In a statement read to New Times over the phone, Brooks’ attorney, William Klain, said: “It is our policy not to comment on pending litigation. We have every confidence that Mr. Brooks and the other defendants will be fully vindicated on the merits.”

The loan to Borowsky, Borowsky alleges, paved the way for the attempted theft of his property.

Besides the keys allegedly taken from his home and the confrontation over the cars on his driveway, Borowsky also claims Brooks had hoped to foreclose on the liquor licenses for Skin Cabaret and Bones Cabaret, then leverage his position to force their sale.

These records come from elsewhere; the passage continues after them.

## uart
module uart #(
    parameter CLK_FREQ = 100_000_000,   
    parameter DATA_WIDTH = 8,           
    parameter FIFO_DEPTH = 16           
) (
    input  logic                    CLKip,        
    input  logic                    RSTi,         
    input  logic                    RXi,          
    input  logic [31:0]             BAUD_RATEi,   
    input  logic                    BAUD_RATE_WEi,  
    input  logic                    BAUD_RATE_RDi,  
    output logic                    DONEo,
    output logic [DATA_WIDTH-1:0]   DATAo,  
    output logic                    EMPTYo,   
    output logic                    FULLo     
);
Size: ~5600 cells after synthesis, about 210 flip-flops.
Settings: LEC_CHECK=0, CAP_MARGIN=20, CORE_MARGIN=2, CORE_UTILIZATION=69, CTS_CLUSTER_DIAMETER=358, CTS_CLUSTER_SIZE=93, PLACE_DENSITY=0.41, SETUP_SLACK_MARGIN=-1.21, SLEW_MARGIN=20, TNS_END_PERCENT=15; clock period 34.6 ns.
run.sh (not shown) runs the stock make flow with config.mk's settings and CLKGATE_MAP_FILE=.
The starting point did not get past detailed placement (3_5_place_dp) on DPL-0038.
==> next run, changes <==
Settings changed: ABC_AREA set to 1, CORE_UTILIZATION 69 to 58, CTS_CLUSTER_DIAMETER 358 to not set, CTS_CLUSTER_SIZE 93 to 72, PLACE_DENSITY 0.41 to not set, SETUP_SLACK_MARGIN -1.21 to not set, TNS_END_PERCENT 15 to not set.
Clock period 34.6 ns to 65.2 ns, I/O delays scaled along.
This time the run did not get past global routing (5_1_grt).
Die size rises by roughly a tenth.
Synthesized area falls by a few percent.
Synthesized cell count rises by a few percent.

---

run 1:
uart again, from the RTL that the note above started with.
Settings: LEC_CHECK=0, ABC_AREA=1, CAP_MARGIN=20, CELL_PAD_IN_SITES_DETAIL_PLACEMENT=2, CORE_ASPECT_RATIO=1.5, CORE_MARGIN=7, CORE_UTILIZATION=40, CTS_CLUSTER_DIAMETER=89, CTS_CLUSTER_SIZE=73, MIN_ROUTING_LAYER=met2, PLACE_DENSITY_LB_ADDON=0.28, SLEW_MARGIN=5; clock period 163.0 ns.
Run 1 did not finish: a tool error stopped it during global routing (5_1_grt).
Modified inputs, run 2 compared to run 1
==> flow/config.mk <==
export PLATFORM = sky130hd
export DESIGN_NAME = uart
export DESIGN_NICKNAME = uart
export VERILOG_FILES = /design/flow/design.v
export SDC_FILE = /design/flow/constraint.sdc
export NUM_CORES = 4
export LEC_CHECK = 0
export ABC_AREA = 1
export CAP_MARGIN = 20
export CORE_MARGIN = 2
export CORE_UTILIZATION = 72
export CTS_CLUSTER_SIZE = 99
export PLACE_DENSITY = 0.6
export SLEW_MARGIN = 20
==> flow/constraint.sdc <==
create_clock -name core_clock -period 134.0 [get_ports {CLKip}]
set_input_delay 26.8000 -clock core_clock [delete_from_list [all_inputs] [get_ports {CLKip}]]
set_output_delay 26.8000 -clock core_clock [all_outputs]
set_load 0.01 [all_outputs]
==> results <==
- Run 2 and run 1: one clean run, run 2; the rest did not finish clean.
- Re width of the die: run 2 is 32 um down on run 1.
- Compared with run 1, run 2 shows a TritonCTS buffer count that is 4 higher.
- Full die area (run 2 over run 1): decrease, 47%
Edits applied to the flow inputs when going from run 2 to run 3:
--- a/flow/config.mk
+++ b/flow/config.mk
@@ -8 +7,0 @@
-export ABC_AREA = 1
@@ -11,3 +10,4 @@
-export CORE_UTILIZATION = 72
-export CTS_CLUSTER_SIZE = 99
-export PLACE_DENSITY = 0.6
+export CORE_UTILIZATION = 60
+export CTS_CLUSTER_DIAMETER = 358
+export CTS_CLUSTER_SIZE = 93
+export PLACE_DENSITY = 0.41
@@ -14,0 +15 @@
+export TNS_END_PERCENT = 15
==> flow/constraint.sdc <==
create_clock -name core_clock -period 29.6 [get_ports {CLKip}]
set_input_delay 5.9200 -clock core_clock [delete_from_list [all_inputs] [get_ports {CLKip}]]
set_output_delay 5.9200 -clock core_clock [all_outputs]
set_load 0.01 [all_outputs]
--- outcome ---
- Run 3: aborted in global routing (5_1_grt) (tool error)
- Measured against run 2, the chip area line of the yosys report of run 3 comes out at 1.07 times the reference value.
- | summed instance area of the synthesized netlist | run 3 vs run 2 | worse |
- The final reports for run 3 and run 2 show post-synthesis simple-gate area fraction lower in the former.
- Total die size in run 3 is 0.015 mm^2 above run 2.
--- input diff run 3..run 4 ---
--- a/flow/config.mk
+++ b/flow/config.mk
@@ -8 +8 @@
-export CAP_MARGIN = 20
+export CAP_MARGIN = 0
@@ -10,4 +10,2 @@
-export CORE_UTILIZATION = 60
-export CTS_CLUSTER_DIAMETER = 358
-export CTS_CLUSTER_SIZE = 93
-export PLACE_DENSITY = 0.41
+export CORE_UTILIZATION = 65
+export PLACE_DENSITY = 0.6
@@ -15 +12,0 @@
-export TNS_END_PERCENT = 15
==> flow/constraint.sdc <==
create_clock -name core_clock -period 68.2 [get_ports {CLKip}]
set_input_delay 13.6400 -clock core_clock [delete_from_list [all_inputs] [get_ports {CLKip}]]
set_output_delay 13.6400 -clock core_clock [all_outputs]
set_load 0.01 [all_outputs]
Findings:
Chip width was lower in the run labelled run 4. Against run 3, die height in run 4 fell by a few percent. Of run 4 and run 3, the run reporting the higher area of the core region was run 3. Run 4 is listed as incomplete: the tool reported an error in clock tree synthesis (4_1_cts) and the run ended there. From run 3 to run 4 the numbers moved as follows: floorplan-stage core utilization increased by 5.3 points relative to the old numbers, worst slack at placement increased by 26450 ps relative to the old numbers, post-synth net total closely matched the old numbers, die area decreased by 0.0054 mm^2 relative to the old numbers, global placement routability congestion decreased by 0.053 relative to the old numbers.
Relative to run 4, the following input files were edited for run 5:
--- a/flow/config.mk
+++ b/flow/config.mk
@@ -8 +8 @@
-export CAP_MARGIN = 0
+export CAP_MARGIN = 20
@@ -10 +10 @@
-export CORE_UTILIZATION = 65
+export CORE_UTILIZATION = 40
==> flow/constraint.sdc <==
create_clock -name core_clock -period 120.0 [get_ports {CLKip}]
set_input_delay 24.0000 -clock core_clock [delete_from_list [all_inputs] [get_ports {CLKip}]]
set_output_delay 24.0000 -clock core_clock [all_outputs]
set_load 0.01 [all_outputs]
==> results <==
Re synthesized-area fraction occupied by and/or/nand/nor cells: no difference whatsoever between run 4 and run 5. Run 5 vs. run 4: parity-gate share of the synthesized area counting xor and xnor cells closely matched the old numbers; number of cells after detailed placement decreased by 1638 relative to the old numbers; final HPWL from detailed placement decreased by 72000 um relative to the old numbers. Y dimension of the die ends up lower on run 4. The core utilization before placement reported for run 5 is smaller than that of run 4 by 26 points. Run 5: no failed stages, no open violations at the end. No final results exist for run 4, since it was stopped by error DPL-0038 during clock tree synthesis (4_1_cts). Summary of run 5 over run 4: worst setup timing slack at the placement stage has increased, standard-cell row count rose about 28%, overall chip area up 61%.
diff inputs: run 5 => run 6
--- a/flow/config.mk
+++ b/flow/config.mk
@@ -7,0 +8 @@
+export ABC_AREA = 1
@@ -10,2 +11,2 @@
-export CORE_UTILIZATION = 40
-export PLACE_DENSITY = 0.6
+export CORE_UTILIZATION = 58
+export PLACE_DENSITY = 0.79
==> flow/constraint.sdc <==
create_clock -name core_clock -period 65.2 [get_ports {CLKip}]
set_input_delay 13.0400 -clock core_clock [delete_from_list [all_inputs] [get_ports {CLKip}]]
set_output_delay 13.0400 -clock core_clock [all_outputs]
set_load 0.01 [all_outputs]
--- outcome ---
Run 6: aborted in global routing (5_1_grt) (tool error). Cmp run 6 vs run 5: number of buffers created by CTS lower in run 6. On floorplan net count, the higher figure sits with run 6, not run 5. Run 6 vs run 5 — number of instances in the synthesized netlist rose 318. Run 6 ended with more adder-cell share of the synthesized area than run 5. Going from run 5 to run 6, cell area after synthesis shrank by a few percent. Xor and xnor fraction of the mapped netlist area ended up 0.27 points higher on run 6 than on run 5. Compared to run 5, run 6 has worst slack after detailed placement 22650 ps lower. Area enclosed by the die boundary delta for run 6 relative to run 5: about 35% lower. Delta (run 6 minus run 5): cell area after placement rose by about 27%; chip area line of the yosys report fell by 6.4%; die span in y fell by 19%.

---

run A:
uart again, from the RTL that the note above started with.
clock: 34.6 ns
lec_check: 0
cap_margin: 40
core_margin: 2
core_utilization: 72
cts_cluster_diameter: 358
cts_cluster_size: 93
place_density: 0.41
setup_slack_margin: -1.21
slew_margin: 20
tns_end_percent: 15
Run A did not finish: a tool error stopped it during detailed placement.
The following lists how run B was set up differently from run A:
==> flow/config.mk <==
export PLATFORM = sky130hd
export DESIGN_NAME = uart
export DESIGN_NICKNAME = uart
export VERILOG_FILES = /design/flow/design.v
export SDC_FILE = /design/flow/constraint.sdc
export NUM_CORES = 4
export LEC_CHECK = 0
export CAP_MARGIN = 20
export CORE_MARGIN = 2
export CORE_UTILIZATION = 45
export SETUP_SLACK_MARGIN = 0.53
export SLEW_MARGIN = 20
==> flow/constraint.sdc <==
create_clock -name core_clock -period 62.0 [get_ports {CLKip}]
set_input_delay 12.4000 -clock core_clock [delete_from_list [all_inputs] [get_ports {CLKip}]]
set_output_delay 12.4000 -clock core_clock [all_outputs]
set_load 0.01 [all_outputs]
Notes after the runs:
- For run A, the flow was terminated by a tool error in detailed placement and produced no final design.
- Status run B: flow complete, layout not clean - setup timing
- Run B ends up with lower last weighted congestion value of the routability-driven placer than run A does.
- Diff run A -> run B: row count increased by 26% relative to the old numbers, number of nets at floorplan did not really move.
- Diff run A -> run B: yosys stat chip area about even; number of distinct library cells after synthesis about even.
- From run A to run B the numbers moved as follows: chip area went up 59%; area inside the core boundary saw an increase.
Here is what was changed in the inputs of run C compared with run B.
--- a/flow/config.mk
+++ b/flow/config.mk
@@ -10,2 +10 @@
-export CORE_UTILIZATION = 45
-export SETUP_SLACK_MARGIN = 0.53
+export CORE_UTILIZATION = 59
==> flow/constraint.sdc <==
create_clock -name core_clock -period 65.2 [get_ports {CLKip}]
set_input_delay 13.0400 -clock core_clock [delete_from_list [all_inputs] [get_ports {CLKip}]]
set_output_delay 13.0400 -clock core_clock [all_outputs]
set_load 0.01 [all_outputs]
Compared with run B, in run C row count down 14, HPWL after detailed placement shows an increase of 3.0%, core box area down 22000 sq um.
There was hardly any difference in synthesized cell count between run B and run C.
Going from run B to run C, die outline area decreased 22000 sq um; instance area after placement lower.
Run C got as far as clock tree synthesis, where a tool error ended the run.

The beginnings of the alleged betrayal may have happened as early as 2015. After Borowsky’s home invasion, Brooks connected him with Carl Hurrle, the OnGuard security owner with whom the pawnbroker had previously worked.

Hurrle rigged Borowsky’s home up with a new alarm system. Without telling Borowsky, Brooks put himself down as a secondary contact, meaning he would receive the call from OnGuard upon an alarm trigger if the strip club owner failed to answer his phone, Hurrle later said.

Hurrle made the claim during a conversation with Paul Rubin, a private investigator working for Borowsky (and former New Times staff writer). Hurrle said Brooks wanted access to the house to check on his alcoholic friend without setting off the system.

He told Rubin, who wrote a report for Borowsky’s legal team, that his system includes a “test” mode that activates the alarm without notifying OnGuard or the police. He advises his clients to go into “test” mode periodically to make sure their equipment works properly.

To his knowledge, Hurrle said, Borowsky’s system never went into test mode. That is, until three years later.

Remember the wee hours of January 31, 2018, when Brooks had sent his repo men to seize Borowsky’s cars. Borowsky’s alarm sounded as the repo men returned to his property a second time.

He hit the alarm button before walking out with the AR-15, thinking police would return to investigate the intrusion. Police would later arrive, but not at Borowsky’s behest.

A representative for OnGuard made a call to check if the emergency activation was an accident. After all, the police had already been to Borowsky’s house earlier that night.

The OnGuard representative evidently had trouble reaching Borowsky, so he called Brooks. The audio of the call is 28 seconds long.

“This is Mark,” Brooks said, answering the call.

“Hello, it’s OnGuard security calling for Todd Borowsky,” the operator said.

“Yeah, disregard,” Brooks said. “Put it on test for the next hour.”